こだわりアカデミー
自然とともに暮らしている東南アジアでは 資源・自然を「絶やさない」という発想が当り前なんです。
エビと自然破壊−収奪から共生へ
東南アジア社会研究者 上智大学外国学部教授
村井 吉敬 氏
むらい よしのり

1943年千葉県生れ。66年早稲田大学政経学部卒業後、75−77年インドネシア国立パジャジャラン大学へ留学。帰国後上智大学国際関係研究所助手などを経て、83年同大学外国語学部助教授、88年教授に。現在、教鞭を執る傍ら、アジア太平洋資料センター共同代表、同センター発行の月刊誌「オルタ」の執筆も行う。著書に『スンダ生活誌』(78年、NHKブックス)、『小さな民からの発想』(82年、時事通信社)、『エビと日本人』(88年、岩波新書)、『サシとアジアと海世界』(98年、コモンズ)などがある。
1998年8月号掲載
1年でエビを100尾も食べる日本人
──先生は東南アジア社会についてご研究されていますが、著書「エビと日本人」を読ませていただきまして、エビを買いあさる日本と、そのためのエビを輸出する東南アジアの関係がよく分かりました。しかし、われわれ日本人のエビの消費量の多さには本当に驚きました。

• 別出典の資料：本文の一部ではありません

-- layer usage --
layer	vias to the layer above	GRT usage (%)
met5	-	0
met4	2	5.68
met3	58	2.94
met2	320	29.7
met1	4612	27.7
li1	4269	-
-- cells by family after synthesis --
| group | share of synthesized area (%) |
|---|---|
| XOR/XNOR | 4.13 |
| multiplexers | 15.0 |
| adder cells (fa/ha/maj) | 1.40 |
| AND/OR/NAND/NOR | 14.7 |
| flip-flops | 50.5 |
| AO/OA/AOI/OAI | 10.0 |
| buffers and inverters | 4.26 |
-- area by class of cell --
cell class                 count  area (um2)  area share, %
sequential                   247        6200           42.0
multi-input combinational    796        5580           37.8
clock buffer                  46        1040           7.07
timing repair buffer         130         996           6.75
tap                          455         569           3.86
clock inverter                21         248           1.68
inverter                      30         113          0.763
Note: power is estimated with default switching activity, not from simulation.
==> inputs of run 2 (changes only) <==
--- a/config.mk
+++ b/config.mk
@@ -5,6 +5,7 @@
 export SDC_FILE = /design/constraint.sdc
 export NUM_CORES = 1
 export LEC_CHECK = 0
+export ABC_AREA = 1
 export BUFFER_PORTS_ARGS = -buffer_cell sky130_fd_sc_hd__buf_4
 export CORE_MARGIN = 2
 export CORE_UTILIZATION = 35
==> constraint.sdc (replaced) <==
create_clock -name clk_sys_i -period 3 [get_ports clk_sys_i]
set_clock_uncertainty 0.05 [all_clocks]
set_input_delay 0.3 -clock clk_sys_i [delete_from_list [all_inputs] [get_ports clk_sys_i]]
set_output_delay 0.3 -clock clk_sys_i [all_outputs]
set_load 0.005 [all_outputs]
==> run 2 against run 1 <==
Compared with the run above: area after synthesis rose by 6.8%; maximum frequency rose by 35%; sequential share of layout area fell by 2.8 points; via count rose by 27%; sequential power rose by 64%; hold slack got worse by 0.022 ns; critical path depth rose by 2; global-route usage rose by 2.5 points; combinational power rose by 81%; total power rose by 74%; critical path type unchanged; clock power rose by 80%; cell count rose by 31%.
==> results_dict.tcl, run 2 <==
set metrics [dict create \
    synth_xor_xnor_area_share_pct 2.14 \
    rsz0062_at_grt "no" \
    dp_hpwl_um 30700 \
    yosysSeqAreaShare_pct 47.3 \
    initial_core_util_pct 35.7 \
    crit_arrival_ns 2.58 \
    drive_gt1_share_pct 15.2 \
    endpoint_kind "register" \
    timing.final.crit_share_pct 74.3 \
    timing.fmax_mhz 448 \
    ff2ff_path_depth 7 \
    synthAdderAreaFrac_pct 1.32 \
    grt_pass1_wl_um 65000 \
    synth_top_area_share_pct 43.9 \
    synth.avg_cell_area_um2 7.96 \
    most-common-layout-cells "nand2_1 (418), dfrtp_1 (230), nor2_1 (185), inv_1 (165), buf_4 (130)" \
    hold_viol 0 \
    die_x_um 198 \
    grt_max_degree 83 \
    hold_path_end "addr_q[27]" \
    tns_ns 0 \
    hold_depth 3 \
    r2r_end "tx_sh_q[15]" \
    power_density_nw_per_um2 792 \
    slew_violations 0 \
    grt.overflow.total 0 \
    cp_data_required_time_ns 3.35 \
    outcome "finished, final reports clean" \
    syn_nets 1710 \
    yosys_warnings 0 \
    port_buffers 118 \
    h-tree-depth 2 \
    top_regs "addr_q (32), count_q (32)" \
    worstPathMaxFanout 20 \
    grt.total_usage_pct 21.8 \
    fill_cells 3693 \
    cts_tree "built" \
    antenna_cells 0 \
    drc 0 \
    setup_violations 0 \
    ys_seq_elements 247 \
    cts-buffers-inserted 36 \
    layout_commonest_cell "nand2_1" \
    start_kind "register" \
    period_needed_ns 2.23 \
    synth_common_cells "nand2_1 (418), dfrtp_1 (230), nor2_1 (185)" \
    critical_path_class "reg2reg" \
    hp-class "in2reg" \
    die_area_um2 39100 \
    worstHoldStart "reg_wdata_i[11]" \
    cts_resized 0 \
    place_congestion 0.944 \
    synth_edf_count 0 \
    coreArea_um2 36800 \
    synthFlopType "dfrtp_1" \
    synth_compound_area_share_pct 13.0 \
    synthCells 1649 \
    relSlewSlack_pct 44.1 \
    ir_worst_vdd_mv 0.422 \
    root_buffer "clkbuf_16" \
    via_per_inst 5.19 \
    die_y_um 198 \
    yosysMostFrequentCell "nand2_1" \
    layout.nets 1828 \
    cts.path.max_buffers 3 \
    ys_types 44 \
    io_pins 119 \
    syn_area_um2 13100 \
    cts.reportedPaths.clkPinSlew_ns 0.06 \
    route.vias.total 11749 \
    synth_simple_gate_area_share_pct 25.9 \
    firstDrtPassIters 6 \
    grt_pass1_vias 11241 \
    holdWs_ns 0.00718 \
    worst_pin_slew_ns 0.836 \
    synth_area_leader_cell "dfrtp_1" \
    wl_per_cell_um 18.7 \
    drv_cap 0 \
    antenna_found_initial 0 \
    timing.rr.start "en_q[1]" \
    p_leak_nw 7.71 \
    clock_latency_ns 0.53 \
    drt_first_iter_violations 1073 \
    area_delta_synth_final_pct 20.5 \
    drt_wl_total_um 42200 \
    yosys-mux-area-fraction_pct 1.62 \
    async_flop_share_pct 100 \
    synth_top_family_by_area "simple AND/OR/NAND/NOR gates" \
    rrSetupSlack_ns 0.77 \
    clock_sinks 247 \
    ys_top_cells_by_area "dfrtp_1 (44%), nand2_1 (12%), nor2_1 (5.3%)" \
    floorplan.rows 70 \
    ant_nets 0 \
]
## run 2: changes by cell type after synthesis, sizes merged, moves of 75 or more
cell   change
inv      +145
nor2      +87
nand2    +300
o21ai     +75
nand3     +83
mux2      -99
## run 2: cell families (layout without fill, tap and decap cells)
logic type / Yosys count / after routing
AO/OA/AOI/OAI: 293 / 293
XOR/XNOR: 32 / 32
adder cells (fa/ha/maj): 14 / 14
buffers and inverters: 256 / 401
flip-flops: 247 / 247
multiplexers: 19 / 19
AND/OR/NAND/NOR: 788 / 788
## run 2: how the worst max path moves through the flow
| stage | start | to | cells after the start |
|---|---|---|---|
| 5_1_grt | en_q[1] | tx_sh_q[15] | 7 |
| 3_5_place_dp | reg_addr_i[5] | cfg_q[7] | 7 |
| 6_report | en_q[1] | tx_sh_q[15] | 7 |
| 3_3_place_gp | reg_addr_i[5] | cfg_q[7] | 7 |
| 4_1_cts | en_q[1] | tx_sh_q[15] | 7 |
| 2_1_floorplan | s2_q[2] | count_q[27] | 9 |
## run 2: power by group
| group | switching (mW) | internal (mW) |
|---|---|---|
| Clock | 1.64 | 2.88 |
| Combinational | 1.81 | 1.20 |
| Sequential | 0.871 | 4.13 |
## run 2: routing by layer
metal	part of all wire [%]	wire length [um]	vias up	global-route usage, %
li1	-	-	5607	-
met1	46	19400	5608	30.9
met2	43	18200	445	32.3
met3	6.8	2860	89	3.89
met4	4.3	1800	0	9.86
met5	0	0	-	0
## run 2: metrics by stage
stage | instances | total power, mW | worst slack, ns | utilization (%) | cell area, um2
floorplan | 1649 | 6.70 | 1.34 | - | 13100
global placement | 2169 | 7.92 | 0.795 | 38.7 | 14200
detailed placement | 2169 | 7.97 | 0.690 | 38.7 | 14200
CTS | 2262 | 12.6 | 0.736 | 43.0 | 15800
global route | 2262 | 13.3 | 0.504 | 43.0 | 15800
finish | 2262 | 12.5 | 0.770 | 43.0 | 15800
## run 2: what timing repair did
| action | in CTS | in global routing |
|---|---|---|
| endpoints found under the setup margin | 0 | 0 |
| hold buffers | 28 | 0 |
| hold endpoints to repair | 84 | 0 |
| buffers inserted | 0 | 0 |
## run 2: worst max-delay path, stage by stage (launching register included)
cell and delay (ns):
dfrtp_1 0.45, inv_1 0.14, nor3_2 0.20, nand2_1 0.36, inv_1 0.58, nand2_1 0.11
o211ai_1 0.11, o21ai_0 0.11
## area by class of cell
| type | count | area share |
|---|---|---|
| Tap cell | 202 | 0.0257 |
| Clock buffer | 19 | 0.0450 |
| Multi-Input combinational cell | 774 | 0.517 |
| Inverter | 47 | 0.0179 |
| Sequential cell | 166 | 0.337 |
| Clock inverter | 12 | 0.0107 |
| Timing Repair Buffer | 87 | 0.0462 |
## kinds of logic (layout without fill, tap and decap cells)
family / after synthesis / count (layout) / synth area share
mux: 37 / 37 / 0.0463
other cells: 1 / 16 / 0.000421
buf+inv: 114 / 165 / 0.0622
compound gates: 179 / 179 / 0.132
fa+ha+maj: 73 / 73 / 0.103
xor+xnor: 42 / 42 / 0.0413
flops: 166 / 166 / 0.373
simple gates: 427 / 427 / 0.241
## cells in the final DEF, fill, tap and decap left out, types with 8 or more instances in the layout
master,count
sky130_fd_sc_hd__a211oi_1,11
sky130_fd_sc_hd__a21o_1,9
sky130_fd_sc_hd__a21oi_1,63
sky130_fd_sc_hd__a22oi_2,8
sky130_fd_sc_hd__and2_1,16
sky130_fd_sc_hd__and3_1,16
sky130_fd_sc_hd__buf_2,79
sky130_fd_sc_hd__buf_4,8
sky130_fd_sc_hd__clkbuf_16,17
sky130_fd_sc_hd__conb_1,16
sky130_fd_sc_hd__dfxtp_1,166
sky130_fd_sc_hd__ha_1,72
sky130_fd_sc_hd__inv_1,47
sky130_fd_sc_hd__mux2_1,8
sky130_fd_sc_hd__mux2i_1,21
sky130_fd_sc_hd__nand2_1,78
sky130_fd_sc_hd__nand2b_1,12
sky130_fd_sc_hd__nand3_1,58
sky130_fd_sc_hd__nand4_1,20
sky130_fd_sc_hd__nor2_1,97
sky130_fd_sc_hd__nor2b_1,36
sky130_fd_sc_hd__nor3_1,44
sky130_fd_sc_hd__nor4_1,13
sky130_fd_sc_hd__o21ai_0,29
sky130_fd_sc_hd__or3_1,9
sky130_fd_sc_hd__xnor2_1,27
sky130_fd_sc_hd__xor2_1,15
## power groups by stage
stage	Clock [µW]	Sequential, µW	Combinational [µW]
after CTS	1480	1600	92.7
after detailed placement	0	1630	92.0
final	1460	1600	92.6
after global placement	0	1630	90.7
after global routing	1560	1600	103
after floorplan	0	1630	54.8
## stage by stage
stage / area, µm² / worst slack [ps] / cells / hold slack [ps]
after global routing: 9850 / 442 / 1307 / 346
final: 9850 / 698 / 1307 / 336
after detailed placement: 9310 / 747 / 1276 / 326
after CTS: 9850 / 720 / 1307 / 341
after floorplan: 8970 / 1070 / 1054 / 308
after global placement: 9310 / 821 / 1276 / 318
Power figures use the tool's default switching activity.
### src/shared/cbcr_consts.svh
`ifndef CBCR_CONSTS_SVH
`define CBCR_CONSTS_SVH

// Counter width for link-clock edge counting
`define CBCR_CNT_W        8
`define CBCR_CNT_ZERO     8'h00
`define CBCR_CNT_ONE      8'h01
// Link edges after releasing clock-run before its level is trusted
`define CBCR_SETTLE_EDGES 8'h02
// Default link edges of advance notice before slowing or stopping
`define CBCR_ANN_EDGES    8'h08
// Default link rising edges per card clock half period when slowed
`define CBCR_SLOW_HALF    8'h04

`endif

### src/shared/cbcr_pkg.sv
`default_nettype none
`include "cbcr_consts.svh"

package cbcr_pkg;

  // Gray codes along run -> announce -> low power
  typedef enum logic [1:0] {
    CBCR_RUN      = 2'h0,
    CBCR_ANNOUNCE = 2'h1,
    CBCR_LOWPWR   = 2'h3
  } cbcr_state_type;

  typedef struct packed {
    logic                     pciSync1;
    logic                     pciSync2;
    logic                     pciLast;
    logic                     runSync1;
    logic                     runSync2;
    cbcr_state_type           state;
    logic [`CBCR_CNT_W-1:0]   edgeCnt;
    logic [`CBCR_CNT_W-1:0]   divCnt;
    logic                     cardClk;
    logic                     cardClkRise;
    logic                     clkRunOe;
    logic                     cardRst_n;
    logic                     parkEn;
    logic                     clkReduced;
  } cbcr_regs_type;

endpackage : cbcr_pkg

`default_nettype wire

### src/verilog/cbcr_clock_reset.sv
// Notes on behaviour
// RQ1: Card signals, except sideband lines, are sampled on card clock rising.
// RQ2: Card clock runs at host PCI clock frequency in normal operation.
// RQ3: Card clock may be halted low or slowed to save power.
// RQ4: Card pulls clock-run to ask for a faster clock.
// RQ5: Controller announces on clock-run before lowering clock frequency.
// RQ6: Card reset returns card registers and sequencers to initial state.
// RQ7: Card tristates all its CardBus signals while reset is asserted.
// RQ8: Controller parks card interface signals at valid levels during reset.
// RQ9: Controller may assert card reset at any moment.
// RQ10: Card reset deassertion is synchronous to the card clock.
// RQ11: Address/data lines carry 32-bit address then data, bit 31 MSB.
// RQ12: No slow-down while card requests speed; restore full speed promptly.
`include "cbcr_consts.svh"
`timescale 1ns/100ps
`default_nettype none

module cbcr_clock_reset
  import cbcr_pkg::*;
#(
  parameter logic [`CBCR_CNT_W-1:0] ANN_EDGES = `CBCR_ANN_EDGES,
  parameter logic [`CBCR_CNT_W-1:0] SLOW_HALF = `CBCR_SLOW_HALF
) (
  // Core clock and reset
  input  wire logic core_clk,
  input  wire logic arst_n,
  // Host PCI clock, asynchronous to core_clk
  input  wire logic pciClk,
  // Power and reset requests from host logic
  input  wire logic lowPowerReq,
  input  wire logic slowNotStop,
  input  wire logic cardResetReq,
  // Card clock and reset pins
  output logic      cardClk,
  output logic      cardRst_n,
  // Clock-run pin, active low, open drain
  input  wire logic clkRunIn_n,
  output logic      clkRunOut_n,
  output logic      clkRunOe,
  // Status towards the interface logic
  output logic      cardClkRise,
  output logic      parkEn,
  output logic      clkReduced
);

  cbcr_regs_type s;
  cbcr_regs_type next_s;
  logic          pciRise;
  logic          cardAsks;
  logic          settled;

  always_comb begin
    next_s = s;
    // Two flops per pin input, plus a third edge flop on the PCI clock; the first flop never feeds logic
    next_s.pciSync1 = pciClk;
    next_s.pciSync2 = s.pciSync1;
    next_s.pciLast  = s.pciSync2;
    next_s.runSync1 = clkRunIn_n;
    next_s.runSync2 = s.runSync1;
    pciRise  = s.pciSync2 & ~s.pciLast;
    settled  = s.edgeCnt >= `CBCR_SETTLE_EDGES;
    // Only meaningful while the controller has let go of the pin
    cardAsks = ~s.clkRunOe & ~s.runSync2 & settled;

    case (s.state)
      CBCR_RUN: begin
        next_s.clkRunOe = 1'b1;
        next_s.edgeCnt  = `CBCR_CNT_ZERO;
        // Reset must see a running clock to be released
        if (lowPowerReq && !cardResetReq && s.cardRst_n) begin // see RQ5
          next_s.state    = CBCR_ANNOUNCE;
          next_s.clkRunOe = 1'b0;
        end
      end
      CBCR_ANNOUNCE: begin
        if (pciRise && s.edgeCnt != ANN_EDGES) begin
          next_s.edgeCnt = s.edgeCnt + `CBCR_CNT_ONE;
        end
        if (cardAsks || !lowPowerReq || cardResetReq) begin // see RQ12
          next_s.state    = CBCR_RUN;
          next_s.clkRunOe = 1'b1;
        end else if (s.edgeCnt == ANN_EDGES) begin // see RQ5
          next_s.state  = CBCR_LOWPWR;
          next_s.divCnt = `CBCR_CNT_ZERO;
        end
      end
      CBCR_LOWPWR: begin
        if (cardAsks || !lowPowerReq || cardResetReq) begin // see RQ12
          next_s.state    = CBCR_RUN;
          next_s.clkRunOe = 1'b1;
        end
      end
      default: begin
        next_s.state    = CBCR_RUN;
        next_s.clkRunOe = 1'b1;
      end
    endcase

    // Card clock generation; full speed follows the PCI clock phase
    if (s.state != CBCR_LOWPWR) begin
      next_s.cardClk = s.pciSync2; // see RQ2
    end else if (!slowNotStop) begin
      // Finish any high phase, then park low
      next_s.cardClk = s.cardClk & s.pciSync2; // see RQ3
    end else if (pciRise) begin
      if (s.divCnt >= SLOW_HALF - `CBCR_CNT_ONE) begin // see RQ3
        next_s.divCnt  = `CBCR_CNT_ZERO;
        next_s.cardClk = ~s.cardClk;
      end else begin
        next_s.divCnt = s.divCnt + `CBCR_CNT_ONE;
      end
    end
    next_s.clkReduced  = next_s.state == CBCR_LOWPWR;
    // Interface logic samples card inputs on this strobe
    next_s.cardClkRise = next_s.cardClk & ~s.cardClk; // see RQ1

    // Assert at once, release only on a card clock falling edge
    if (cardResetReq) begin
      next_s.cardRst_n = 1'b0; // see RQ9
    end else if (!s.cardRst_n && s.cardClk && !next_s.cardClk) begin
      next_s.cardRst_n = 1'b1; // see RQ10
    end
    next_s.parkEn = ~next_s.cardRst_n; // see RQ8
  end

  always_ff @(posedge core_clk or negedge arst_n) begin
    if (!arst_n) begin
      s <= '{state: CBCR_RUN, runSync1: 1'b1, runSync2: 1'b1,
             clkRunOe: 1'b1, parkEn: 1'b1, default: '0};
    end else begin
      s <= next_s;
    end
  end

  assign cardClk     = s.cardClk;
  assign cardRst_n   = s.cardRst_n;
  assign clkRunOut_n = 1'b0;
  assign clkRunOe    = s.clkRunOe;
  assign cardClkRise = s.cardClkRise;
  assign parkEn      = s.parkEn;
  assign clkReduced  = s.clkReduced;
endmodule : cbcr_clock_reset

`default_nettype wire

村井 日本人は、世界で取引されるエビの4割を消費しています。世界一です。1人当りにすると1年間に約3キロ、かなり大型サイズのエビで換算して、だいたい100尾を食べていることになるんです。
──そんなにたくさん食べているような気はしないんですが…。
日本は海に囲まれていて、もともとエビも獲れる国ですが、輸入してまでなぜそんなに食べるのでしょうか。
村井 日本人は昔からエビが好きですからね。また、縁起物として珍重している側面もあると思いますが、それだけでは説明できません。というのは、実はエビが嫌いな人って、世界中を見てもそうそういないんです。なのに、なぜ日本人だけこんなに大量に食べるのか。調べていくと、日本人はお金を持っているという話に行き着くんです。
エビの大量輸入国を歴史的に遡って見てみますと、昔はイギリスにかなり集中していました。その後にアメリカ、そして70年代以降、日本が世界のトップになりました。
──ちょうど日本の高度成長時代に当ります。生活にゆとりが出てきて頻繁に食べられるようになったんですね。
村井 もう一つ、これには日本の貿易黒字問題も関わっているんです。
日本は世界的な工業製品の輸出国ですが、国内には資源がないため原材料を輸入し、加工して輸出する形をとっています。当然、原材料輸入額より輸出額の方が大きくなります。しかし、世界全体の貿易バランスをとる観点からも、輸出したらそれに見合う輸入をしなくてはいけません。その差額を埋める、つまり貿易黒字を解消するための輸入商品として、割と高価なエビをたくさん買い入れるようになりました。それで私たちの食卓に上る機会が増えたんです。